エンジンの最大出力は172PS / 12500rpm 最大トルクは10.9kg-m / 10500rpmを乾燥重量172kgの車体に組み合わせ、パワーウェイトレシオ(出力重量比)1 kg/PSという偉業を達しています。

 

5バルブの火を消したのは何か?

そんなGENESISエンジンレイアウトシリンダー前傾と5バルブを受け継いだYZF-R1ですが、5VYの後期型、~2006年モデルで5バルブをやめちゃっています。

大きな理由としては

レース(SBK)で勝てる性能、すなわちパワーアップの為です。 

 

実を言うと5バルブエンジンの5VYはレースで苦戦を強いられていたのでした。

 

FZ750の発売から20年経って、バイクのエンジン性能は加工技術や素材の変化によって大きく進化をとげました。
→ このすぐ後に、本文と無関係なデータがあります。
From an optimization exercise on the open Yosys and OpenROAD flow, aimed at small area and a short achievable clock period; shortcuts taken in it are not production practice.
Where RTL was checked, it was by simulation tests only, not by an equivalence proof against the original.
Only the layout flow was run in run 2; the RTL was not checked for function there.
In every run shown here, the design's own scripts or RTL, not TritonCTS, make the clock network.
The clock input has no modelled driver; a real chip could not lean on it and would need a root buffer or a full tree.
No activity file was given, so power comes from the tool's default toggle rates.

==> flow/design.v <==
package sb_pkg;
    typedef logic [31:0] inst_t;
    typedef logic [2:0]  fu_id_t;
    typedef logic [4:0]  reg_idx_t;
    typedef logic [4:0]  fu_op_t;
    localparam int num_fu = 4;
    localparam fu_id_t fu_none = 3'd0;
    localparam fu_id_t fu_alu  = 3'd1;
    localparam fu_id_t fu_mem  = 3'd2;
    localparam fu_id_t fu_mul  = 3'd3;
    localparam fu_id_t fu_div  = 3'd4;
    localparam fu_op_t alu_add   = 5'h01;
    localparam fu_op_t alu_sub   = 5'h02;
    localparam fu_op_t alu_and   = 5'h03;
    localparam fu_op_t alu_or    = 5'h04;
    localparam fu_op_t alu_xor   = 5'h05;
    localparam fu_op_t alu_sll   = 5'h06;
    localparam fu_op_t alu_srl   = 5'h07;
    localparam fu_op_t alu_slt   = 5'h08;
    localparam fu_op_t alu_sltu  = 5'h09;
    localparam fu_op_t alu_sra   = 5'h0a;
    localparam fu_op_t alu_imm   = 5'h10;
    localparam fu_op_t alu_lui   = 5'h1b;
    localparam fu_op_t alu_auipc = 5'h1c;
    localparam fu_op_t mem_lb  = 5'b0_000_0;
    localparam fu_op_t mem_lh  = 5'b0_001_0;
    localparam fu_op_t mem_lw  = 5'b0_010_0;
    localparam fu_op_t mem_lbu = 5'b0_100_0;
    localparam fu_op_t mem_lhu = 5'b0_101_0;
    localparam fu_op_t mem_sb  = 5'b0_000_1;
    localparam fu_op_t mem_sh  = 5'b0_001_1;
    localparam fu_op_t mem_sw  = 5'b0_010_1;
    localparam fu_op_t mul_mul    = 5'd0;
    localparam fu_op_t mul_mulh   = 5'd1;
    localparam fu_op_t mul_mulhsu = 5'd2;
    localparam fu_op_t mul_mulhu  = 5'd3;
    localparam fu_op_t div_div    = 5'd0;
    localparam fu_op_t div_divu   = 5'd1;
    localparam fu_op_t div_rem    = 5'd2;
    localparam fu_op_t div_remu   = 5'd3;
    localparam logic [6:0] opc_r     = 7'b0110011;
    localparam logic [6:0] opc_i     = 7'b0010011;
    localparam logic [6:0] opc_load  = 7'b0000011;
    localparam logic [6:0] opc_store = 7'b0100011;
    localparam logic [6:0] opc_lui   = 7'b0110111;
    localparam logic [6:0] opc_auipc = 7'b0010111;
    localparam logic [6:0] f7_base   = 7'h00;
    localparam logic [6:0] f7_muldiv = 7'h01;
    localparam logic [6:0] f7_alt    = 7'h20;
endpackage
高回転、高出力化によって5バルブの機構は時代と合わなくなってしまったのです。

 

実際その後モデルチェンジして4バルブ化された4C8型は最高出力を上乗せし、14B型ではクランクをクロスプレーン化させてYZF-R1は更なる進化をとげています。

 

 YZF-R1(5VY)まとめ

ここまで5バルブ中心にR1をご紹介してきましたが、

私は別に5バルブにはこだわってもいませんw

なぜなら5バルブだからと言って特徴的な音がでるようなこともありませんし、エンジンの内部ですから普段は見えません。

 

ただ、中古のYZF-R1に乗っていても

「最後の5バルブエンジンのR1」

と思えば、ちょっとだけ自己満足度が上がりませんか?

 

また、クロスプレーンと違って甲高い4気筒エンジンの音や、すらりとスリムなデザインは現在でもまだまだ魅力的です。

 

ちなみに2006年式の後期モデルは見た目が前期型とほとんど変わりませんが、3PSの出力アップとスイングアームの延長、フレームの剛性見直しによってハンドリングが改善されています。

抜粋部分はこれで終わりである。